Stored data entries
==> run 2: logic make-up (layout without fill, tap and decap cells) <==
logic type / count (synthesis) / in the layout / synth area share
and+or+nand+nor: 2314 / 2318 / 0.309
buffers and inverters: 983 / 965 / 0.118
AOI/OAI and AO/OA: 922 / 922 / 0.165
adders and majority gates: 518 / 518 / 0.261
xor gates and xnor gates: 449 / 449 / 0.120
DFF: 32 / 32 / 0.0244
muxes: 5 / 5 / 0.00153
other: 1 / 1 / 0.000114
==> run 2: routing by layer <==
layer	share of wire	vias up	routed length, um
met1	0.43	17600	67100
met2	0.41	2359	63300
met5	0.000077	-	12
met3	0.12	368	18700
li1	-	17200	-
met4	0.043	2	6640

Task goal
Take the line that contains "DFF: 32 / 32 / 0.0244" and each line after it through the end of the records, and repeat them all exactly. Nothing else.

Result of the task
DFF: 32 / 32 / 0.0244
muxes: 5 / 5 / 0.00153
other: 1 / 1 / 0.000114
==> run 2: routing by layer <==
layer	share of wire	vias up	routed length, um
met1	0.43	17600	67100
met2	0.41	2359	63300
met5	0.000077	-	12
met3	0.12	368	18700
li1	-	17200	-
met4	0.043	2	6640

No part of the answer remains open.